Installation Instructions

  1. Clone the Repository:
    git clone [repository-url]
  2. Navigate to the Directory:
    cd path/to/bulkredirectchecker
  3. Install Dependencies:
    pip install -e .

Usage Guidelines

Basic Usage

Process a list of URLs from a CSV file and generate a CSV output file.

bulkredirectchecker input_file.csv -o output_file.csv

Single URL Analysis

Analyze a single URL.

bulkredirectchecker -u [single-url-to-check]

Logging

Enable logging to record the process details.

bulkredirectchecker input_file.csv -o output_file.csv -l

Checkpointing

Use checkpointing to resume processing from the last processed URL.
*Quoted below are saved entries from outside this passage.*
==> fjord: inputs <==
Design alu_top, start of the top module:
module alu_top (
    input             clk,
    input      [15:0] a,
    input      [15:0] b,
    input      [2:0]  opcode,
    input      [1:0]  mode,
    output reg [31:0] result,
    output reg        eq
);
==> flow/config.mk <==
export PLATFORM = sky130hd
export DESIGN_NAME = alu_top
export DESIGN_NICKNAME = alu_top
export VERILOG_FILES = /design/flow/design.v
export SDC_FILE = /design/flow/constraint.sdc
export NUM_CORES = 4
export LEC_CHECK = 0
export ABC_AREA = 1
export CAP_MARGIN = 0
export CORE_MARGIN = 4
export CORE_UTILIZATION = 72
export CTS_CLUSTER_DIAMETER = 362
export MAX_ROUTING_LAYER = met4
export SETUP_SLACK_MARGIN = 4.65
export SLEW_MARGIN = 40
export TNS_END_PERCENT = 85
==> flow/constraint.sdc <==
create_clock -name core_clock -period 15.7 [get_ports {clk}]
set_input_delay 3.1400 -clock core_clock [delete_from_list [all_inputs] [get_ports {clk}]]
set_output_delay 3.1400 -clock core_clock [all_outputs]
set_load 0.01 [all_outputs]
run.sh (not shown) runs the stock make flow with config.mk's settings and CLKGATE_MAP_FILE=.
==> delta (differences from fjord) <==
Settings changed: ABC_AREA 1 to not set, CAP_MARGIN 0 to 20, CORE_MARGIN 4 to 2, CORE_UTILIZATION 72 to 26, CTS_CLUSTER_DIAMETER 362 to not set, MAX_ROUTING_LAYER met4 to not set, SETUP_SLACK_MARGIN 4.65 to not set, SLEW_MARGIN 40 to 20, TNS_END_PERCENT 85 to not set.
==> flow/constraint.sdc (replaced) <==
create_clock -name core_clock -period 87.1 [get_ports {clk}]
set_input_delay 17.4200 -clock core_clock [delete_from_list [all_inputs] [get_ports {clk}]]
set_output_delay 17.4200 -clock core_clock [all_outputs]
set_load 0.01 [all_outputs]
==> juniper (differences from fjord) <==
Settings changed: CAP_MARGIN 0 to 20, CELL_PAD_IN_SITES_DETAIL_PLACEMENT set to 2, CELL_PAD_IN_SITES_GLOBAL_PLACEMENT set to 2, CORE_MARGIN 4 to 5, CORE_UTILIZATION 72 to 40, CTS_CLUSTER_DIAMETER 362 to not set, MAX_ROUTING_LAYER met4 to not set, SETUP_SLACK_MARGIN 4.65 to not set, SLEW_MARGIN 40 to 20, TNS_END_PERCENT 85 to not set.
==> flow/constraint.sdc (replaced) <==
create_clock -name core_clock -period 90.0 [get_ports {clk}]
set_input_delay 18.0000 -clock core_clock [delete_from_list [all_inputs] [get_ports {clk}]]
set_output_delay 18.0000 -clock core_clock [all_outputs]
set_load 0.01 [all_outputs]
==> results_slide.txt <==
Flow Results at a Glance

Floorplanning
  • Chip area: 103000 sq um
  • Core Rows: 114

Run status
  • Status: complete, no violations

Yosys
  • Mux area share: 0.0291%
  • Seq share, synth: between 3 and 4%
The numbers above come from juniper.

==> results_slide.txt <==
Flow Results at a Glance

Yosys
  • Mux area share: under 10%
  • Seq share, synth: approximately 3.8%
  • Simple-Gate Area Share: approximately 22%

Final timing
  • Max-slew violation count: 0

Floorplanning
  • Chip area: roughly 140000 sq um
  • Core Rows: about 140

Routing
  • Drt drc: 0

Setup path
  • Crit Reg-Reg Endpoint: result[0]

Run status
  • Status: complete, no violations
The numbers above come from delta.

==> results_slide.txt <==
Run Summary

Floorplanning
  • Core Rows: about 84
  • Chip area: about 58000 sq um

Yosys
  • Mux area share: less than 1%
  • Seq share, synth: approximately 3.6%
  • Simple-Gate Area Share: 30.4%
  • Warnings, synthesis: 5
  • Fraction of registers with async set/reset: 0%

Run status
  • First Error: Error: detail_place.tcl, 38 bad optional access
  • Status: stopped before the end
  • Last stage: detailed placement
The numbers above come from fjord.


---

==> run a: inputs <==
alu_top again, from the RTL that the note above started with.
==> flow/config.mk <==
export PLATFORM = sky130hd
export DESIGN_NAME = alu_top
export DESIGN_NICKNAME = alu_top
export VERILOG_FILES = /design/flow/design.v
export SDC_FILE = /design/flow/constraint.sdc
export NUM_CORES = 4
export LEC_CHECK = 0
export CAP_MARGIN = 20
export CELL_PAD_IN_SITES_DETAIL_PLACEMENT = 2
export CORE_MARGIN = 2
export CORE_UTILIZATION = 16
export CTS_CLUSTER_SIZE = 60
export GPL_ROUTABILITY_DRIVEN = 0
export GPL_TIMING_DRIVEN = 0
export HOLD_SLACK_MARGIN = 0.23
export MAX_ROUTING_LAYER = met4
export SETUP_SLACK_MARGIN = 5.0
export SLEW_MARGIN = 35
export TNS_END_PERCENT = 45
==> flow/constraint.sdc <==
create_clock -name core_clock -period 90.0 [get_ports {clk}]
set_input_delay 18.0000 -clock core_clock [delete_from_list [all_inputs] [get_ports {clk}]]
set_output_delay 18.0000 -clock core_clock [all_outputs]
set_load 0.01 [all_outputs]
==> inputs of run b, as changes to run a <==
CELL_PAD_IN_SITES_DETAIL_PLACEMENT = unset   (was 2)
CORE_UTILIZATION = 40   (was 16)
CTS_CLUSTER_SIZE = unset   (was 60)
GPL_ROUTABILITY_DRIVEN = unset   (was 0)
GPL_TIMING_DRIVEN = unset   (was 0)
HOLD_SLACK_MARGIN = unset   (was 0.23)
MAX_ROUTING_LAYER = unset   (was met4)
SETUP_SLACK_MARGIN = unset   (was 5.0)
SLEW_MARGIN = 20   (was 35)
TNS_END_PERCENT = unset   (was 45)
==> flow/constraint.sdc (replaced) <==
create_clock -name core_clock -period 87.1 [get_ports {clk}]
set_input_delay 17.4200 -clock core_clock [delete_from_list [all_inputs] [get_ports {clk}]]
set_output_delay 17.4200 -clock core_clock [all_outputs]
set_load 0.01 [all_outputs]
==> inputs of run c, as changes to run a <==
ABC_AREA = 1   (was unset)
CELL_PAD_IN_SITES_DETAIL_PLACEMENT = unset   (was 2)
CORE_MARGIN = 6   (was 2)
CORE_UTILIZATION = 18   (was 16)
CTS_CLUSTER_DIAMETER = 369   (was unset)
CTS_CLUSTER_SIZE = 100   (was 60)
GPL_ROUTABILITY_DRIVEN = unset   (was 0)
GPL_TIMING_DRIVEN = unset   (was 0)
HOLD_SLACK_MARGIN = unset   (was 0.23)
MAX_ROUTING_LAYER = unset   (was met4)
PLACE_DENSITY = 0.75   (was unset)
SETUP_SLACK_MARGIN = -2.0   (was 5.0)
SLEW_MARGIN = 20   (was 35)
TNS_END_PERCENT = 20   (was 45)
==> out/summary.rpt <==
RUN STATUS
-----------------------------------------------------------------------
Result of the run                                          aborted with a tool error
Tool error                                                 [ERROR GRT-0116] Global routing finished with congestion. Check the congestion regions in the DRC Viewer.
Failing step                                               global routing (5_1_grt)

SYNTHESIS
-----------------------------------------------------------------------
Dominant comb cell                                          adder cells

CLOCK NETWORK
-----------------------------------------------------------------------
Count of instances resized after the clock tree is built            721

-- figures above: run a

==> out/summary.rpt <==
RUN STATUS
-----------------------------------------------------------------------
Result of the run                                          complete, no violations

SYNTHESIS
-----------------------------------------------------------------------
Top cell area share                                               19.1%
Dominant comb cell                                         simple AND/OR/NAND/NOR gates

CLOCK NETWORK
-----------------------------------------------------------------------
Count of instances resized after the clock tree is built              0

-- figures above: run c

==> out/summary.rpt <==
CELLS AND AREA
-----------------------------------------------------------------------
Fill count                                                         8797
Cell area after layout                                        45200 um2
Post-route non-filler standard cell count                          6554

RUN STATUS
-----------------------------------------------------------------------
Result of the run                                          complete, no violations

CLOCK NETWORK
-----------------------------------------------------------------------
Count of instances resized after the clock tree is built             22

-- figures above: run b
bulkredirectchecker input_file.csv --checkpoint

Detailed Feature Explanation

Checkpoint Functionality

The checkpoint feature is designed to save the progress of URL processing. It ensures that in case of an interruption, the tool can resume processing from the last saved state. This is particularly useful for large datasets where processing is time-consuming. The tool writes the state to a checkpoint.json file after processing each URL. When resumed, it skips URLs already processed, ensuring efficiency and saving time.

Command Line Arguments

  • input_file: Specifies the CSV file containing the list of URLs to process.
  • -o, --output_file: Determines the name of the output CSV file.
  • --checkpoint: Activates checkpointing functionality.
  • -u, --url: Specifies a single URL for analysis.
  • -l, --log: Enables logging of the process.

Redirect Chain Analysis

Each URL is analyzed for its complete redirect path. This includes detection of the redirect type, status code, and the final URL after all redirects. The tool categorizes redirects into types like HTTP to HTTPS, WWW to Non-WWW, etc.

Canonical URL Analysis

The tool checks the final URL of a redirect chain for canonical tags. It identifies any mismatches between the final URL and the canonical URL, highlighting potential SEO issues.

Output File Structure

The generated CSV file contains detailed information about each URL, including:

  • Redirect chain
  • Final URL
  • Status codes for each redirect
  • Canonical URL
  • Error messages (if any)

Flowchart Visualization

Using index.html, the tool visualizes the redirect chain as a flowchart. This provides an intuitive graphical representation of the redirect path, making it easier to understand complex redirect chains.

Contributing

Contributions to enhance the tool's functionality or to improve its efficiency are welcome.

License

This tool is available under the MIT License.